Tuesday, August 19, 2014

Speak

I am one of those people who has lived her life in riddles, hints, and anonymous notes. I have said many smart things over the years. I have said many interesting things. I have often been complimented on the way that my mind works, the way I can see things and put them into words that make you think.

And there's a place for that, but it's not as big a place as you might think.

The mind can do wonderful things. It can take a word, twist it, and utter it out of the mouth. It can speak fact, even beautifully. But it cannot speak truth.

The words of the mind can impress, but they cannot impress upon. They can make a man think, but they can never make him believe. He can hear them without listening; agree without trusting.

Truth...is a product of more than the mind. It takes everything you've got, and often more, to speak truth. It takes telling a story not out of the mind but out of the heart, infusing it with meaning, matching it with a physical presence that both gives and receives that story at the same time. Truth speaks as if it is new every moment, and perhaps it is. You can never speak truth like a fact, like you know it; you always speak truth like you're just discovering it. Like you hadn't thought about it before. Like it's just now hitting you. 

If you do it right, it is.

The truth is that I could go through my life talking out of my mind, and one day, I would find myself there - out of my mind. Because words spoken from the intellect have no meaning. They're empty. They don't impact my life. They don't touch what I'm trying to do here. The truth is that I have spent most of my life talking, and it doesn't take away the monsters under my bed (see yesterday's post). 

But God has been calling me lately to do more than talk; He has asked me to speak. It's the hardest thing I ever do, and by far, the most rewarding.

I have had, recently, to speak words never spoken, not even in the safety of the mind. I have had to embrace stories that too often feel like they are embracing me. I have had to cast off the properness of language in exchange for the crude. I have had to be both brave and strong in moments when clearly, I was neither on my own. 

But it's more than that. I have had to find the strength to stand and not crumble. I have had to look into the mirror and see my own haunted eyes. I have had to feel the trembling in my voice in my own throat, the shaking in my hands. And they have physically been shaking. And they aren't the only thing. 

Some moments of truth are bigger than others. Sometimes, you can feel the facts sneaking back in. You can feel your mind wanting to take control and you have to make the conscious decision to engage your spirit again, and I'm just going to be honest - it hurts. It hurts in the depth of the spirit and the body responds to the pain and begins to ache itself. You literally engage your whole self in speaking this one thing because all of a sudden, this is not just words.

This is you. 

And on the better days, it's not just you; it's God. It's daring to tell His story with everything you've got. Not just with your words, but with your everything.
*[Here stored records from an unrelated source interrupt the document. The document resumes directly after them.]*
[src/rtl/bias_stream_pkg.sv]
// Shared definitions for the bias/weight stream sink.
//   sink_state_e : load FSM state encoding
//   DEF_*        : default tensor geometry and precision
//   lane_lsb()   : lowest bit of lane j in a packed beat word
package bias_stream_pkg;

  typedef enum logic [0:0] {
    LOAD = 1'b0,
    FULL = 1'b1
  } sink_state_e;

  localparam int DEF_TENSOR_SIZE = 32;
  localparam int DEF_PARALLELISM = 4;
  localparam int DEF_PRECISION_0 = 16;
  localparam int DEF_PRECISION_1 = 3;

  function automatic int lane_lsb(input int j, input int p0);
    return j * p0;
  endfunction

endpackage

[src/rtl/bias_stream_sink_ram.sv]
// DEPTH x WIDTH beat storage: one write port and a two-stage,
// ce0-gated read pipeline that matches the parameter ROM read timing.
//   clk, rst          : clock, synchronous active-high reset (pipeline only)
//   we, waddr, wdata  : write port
//   addr0, ce0        : read address / pipeline enable
//   q0                : read data, two enabled edges after addr0
module bias_stream_sink_ram #(
  parameter int DEPTH      = 8,
  parameter int WIDTH      = 64,
  parameter int ADDR_WIDTH = 4
) (
  input  logic                  clk,
  input  logic                  rst,
  input  logic                  we,
  input  logic [ADDR_WIDTH-1:0] waddr,
  input  logic [WIDTH-1:0]      wdata,
  input  logic [ADDR_WIDTH-1:0] addr0,
  input  logic                  ce0,
  output logic [WIDTH-1:0]      q0
);

  localparam int IDX_W = (DEPTH > 1) ? $clog2(DEPTH) : 1;
  localparam logic [ADDR_WIDTH-1:0] DEPTH_A = ADDR_WIDTH'(DEPTH);

  logic [WIDTH-1:0] mem [DEPTH];
  logic [WIDTH-1:0] stage1_q, stage2_q;
  logic [WIDTH-1:0] rd_word;

  // Contents are not reset so a reload never needs a clearing pass.
  always_ff @(posedge clk) begin
    if (we && (waddr < DEPTH_A)) begin
      mem[waddr[IDX_W-1:0]] <= wdata;
    end
  end

  // Out-of-range addresses read as zero, like an unpopulated ROM word.
  always_comb begin
    rd_word = '0;
    if (addr0 < DEPTH_A) begin
      rd_word = mem[addr0[IDX_W-1:0]];
    end
  end

  // Sampled before the write lands, giving read-before-write on a collision.
  always_ff @(posedge clk) begin
    if (rst) begin
      stage1_q <= '0;
      stage2_q <= '0;
    end else if (ce0) begin
      stage1_q <= rd_word;
      stage2_q <= stage1_q;
    end
  end

  assign q0 = stage2_q;

endmodule

[src/rtl/bias_stream_sink_buffer.sv]
// Receiving end of the parameter stream. Captures DEPTH beats of
// PARALLELISM elements over valid/ready and serves them through a
// ROM-compatible two-cycle read port.
//   clk, rst                     : clock, synchronous active-high reset
//   data_in, data_in_valid/ready : incoming beat handshake
//   reload                       : pulse, restart loading from beat 0
//   loaded, fill_count           : load status (registered)
//   addr0, ce0, q0               : read port, lane j at q0[P0*j +: P0]
//
// state | meaning
// LOAD  | accepting beats into buffer[fill_count]
// FULL  | all DEPTH beats captured, input stalled
module bias_stream_sink_buffer
  import bias_stream_pkg::*;
#(
  parameter int BIAS_TENSOR_SIZE_DIM_0 = DEF_TENSOR_SIZE,
  parameter int BIAS_PARALLELISM_DIM_0 = DEF_PARALLELISM,
  parameter int BIAS_PRECISION_0       = DEF_PRECISION_0,
  parameter int BIAS_PRECISION_1       = DEF_PRECISION_1,
  parameter int DEPTH                  = BIAS_TENSOR_SIZE_DIM_0 / BIAS_PARALLELISM_DIM_0,
  parameter int ADDR_WIDTH             = $clog2(DEPTH) + 1
) (
  input  logic                        clk,
  input  logic                        rst,
  input  logic [BIAS_PRECISION_0-1:0] data_in [BIAS_PARALLELISM_DIM_0],
  input  logic                        data_in_valid,
  output logic                        data_in_ready,
  input  logic                        reload,
  output logic                        loaded,
  output logic [ADDR_WIDTH-1:0]       fill_count,
  input  logic [ADDR_WIDTH-1:0]       addr0,
  input  logic                        ce0,
  output logic [BIAS_PRECISION_0*BIAS_PARALLELISM_DIM_0-1:0] q0
);

  localparam int WIDTH = BIAS_PRECISION_0 * BIAS_PARALLELISM_DIM_0;
  localparam logic [ADDR_WIDTH-1:0] LAST_A = ADDR_WIDTH'(DEPTH - 1);

  sink_state_e           state_q, state_d;
  logic [ADDR_WIDTH-1:0] fill_q, fill_d;
  logic                  loaded_q, loaded_d;
  logic                  accept;
  logic [WIDTH-1:0]      wdata;

  always_comb begin
    wdata = '0;
    for (int j = 0; j < BIAS_PARALLELISM_DIM_0; j++) begin
      wdata[lane_lsb(j, BIAS_PRECISION_0) +: BIAS_PRECISION_0] = data_in[j];
    end
  end

  // Ready depends on state only, so there is no valid-to-ready path.
  assign data_in_ready = (state_q == LOAD);
  assign accept        = data_in_valid & data_in_ready;

  always_comb begin
    state_d  = state_q;
    fill_d   = fill_q;
    loaded_d = loaded_q;
    case (state_q)
      LOAD: begin
        if (accept) begin
          fill_d = fill_q + 1'b1;
          if (fill_q == LAST_A) begin
            state_d  = FULL;
            loaded_d = 1'b1;
          end
        end
      end
      FULL: begin
        loaded_d = 1'b1;
      end
      default: begin
        state_d = LOAD;
      end
    endcase
    // A beat accepted alongside reload is still written; only the count restarts.
    if (reload) begin
      state_d  = LOAD;
      fill_d   = '0;
      loaded_d = 1'b0;
    end
  end

  always_ff @(posedge clk) begin
    if (rst) begin
      state_q  <= LOAD;
      fill_q   <= '0;
      loaded_q <= 1'b0;
    end else begin
      state_q  <= state_d;
      fill_q   <= fill_d;
      loaded_q <= loaded_d;
    end
  end

  assign loaded     = loaded_q;
  assign fill_count = fill_q;

  bias_stream_sink_ram #(
    .DEPTH      (DEPTH),
    .WIDTH      (WIDTH),
    .ADDR_WIDTH (ADDR_WIDTH)
  ) u_ram (
    .clk   (clk),
    .rst   (rst),
    .we    (accept),
    .waddr (fill_q),
    .wdata (wdata),
    .addr0 (addr0),
    .ce0   (ce0),
    .q0    (q0)
  );

endmodule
It's daring to trust, to believe, to hope out loud while simultaneously actually trusting, believing, or hoping. So often we use such words and find ourselves later thinking about them. I said that I trust; do I really trust? What does trust even mean? It makes them just words. 

But if you trust in the very moment you say you trust, if you become present to your life in a truthful way...these aren't just words any more; they are a story. They are your story. And you're right there in it. You break your heart wide open to what's really going on.

It's not easy. I'm not proclaiming that it is. If I could tell you the violence I feel within my person as I reconcile a life with a story, a word with a truth, I would. There are simply no words. There are more moments I'd rather not take another breath than to even think about speaking at all. There are days I really, really miss talking and sounding smart. Then I find it somewhere that I must speak truth again, and I do, and what I discover is this:

I would rather have the painful brokenness of truth than the impressive beauty of words. Because it is always truth that matters to a person's life. It is always truth that matters to my life.

Most of you, right now, are lying to yourselves. You're lying to your world. And, by extension, you're lying to your God. You're not giving Him all of you. You're not even giving you all of you. And that's a shame. It's all emptiness. It can only ever bring you to agree, never to trust. It can bring you to hear, but never listen. It can make you to think, but never believe.

Don't you want to believe? Then speak truth. And watch how God shows up when you make room for Him in your story.